## [Requirement]
Every line of the entries below that mentions "export" is to be copied out.

## [Entries provided]
++++++++++

This is an optimization exercise on Yosys and OpenROAD, whose aim is small area, a short achievable clock period and few clock cycles per item, not a production implementation. Where RTL was checked, it was by simulation tests only, not by an equivalence proof against the original. Power and IR drop assume default switching activity.

==> flow/design.v (excerpt) <==
module ams_frame_encoder (
    input  wire        clk,
    input  wire        rst,
    input  wire        in_valid,
    output wire        in_ready,
    input  wire        in_clear,
    input  wire        in_stream,      
    input  wire [15:0] in_year,
    input  wire [7:0]  in_month,
    input  wire [7:0]  in_day,
    input  wire [7:0]  in_wday,
    input  wire [7:0]  in_hour,
    input  wire [7:0]  in_minute,
    input  wire [7:0]  in_second,
    input  wire [31:0] in_p,
    input  wire [31:0] in_po,
    input  wire [31:0] in_q,
    input  wire [31:0] in_qo,
    input  wire [31:0] in_i1,
    input  wire [31:0] in_i2,
    input  wire [31:0] in_i3,
    input  wire [15:0] in_u1,
    input  wire [15:0] in_u2,
    input  wire [15:0] in_u3,
    input  wire [31:0] in_tpi,
    input  wire [31:0] in_tpo,
    input  wire [31:0] in_tqi,
    input  wire [31:0] in_tqo,
    output wire        out_valid,
    input  wire        out_ready,
    output wire [7:0]  out_data,
    output wire        out_last
);
    reg        v0, v1;
    reg [15:0] l0_y;
    reg [7:0]  l0_mo, l0_d, l0_w, l0_h, l0_mi;
    reg [7:0]  l0_sr;
  ...
clock: 10.0 ns
lec_check: 0
cap_margin: 20
core_margin: 2
core_utilization: 40
slew_margin: 20
standard.sh (not shown) runs the stock make flow with config.mk's settings and CLKGATE_MAP_FILE= SYNTH_SCRIPT=/design/flow/synth_recipe.tcl, a recipe that flattens the netlist after the stock synthesis.
==> flow/flow/run.sh <==
#!/bin/bash
set -euo pipefail
export BUFFER_PORTS_ARGS="-buffer_cell sky130_fd_sc_hd__buf_1"
export SETUP_SLACK_MARGIN=6.6
bash standard.sh finish > standard_flow.log 2>&1
Testbench counts at the start, summed over its fixed seeds: cycles 73,138, items 512.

++++++++++

## [Answer space]
export BUFFER_PORTS_ARGS="-buffer_cell sky130_fd_sc_hd__buf_1"
export SETUP_SLACK_MARGIN=6.6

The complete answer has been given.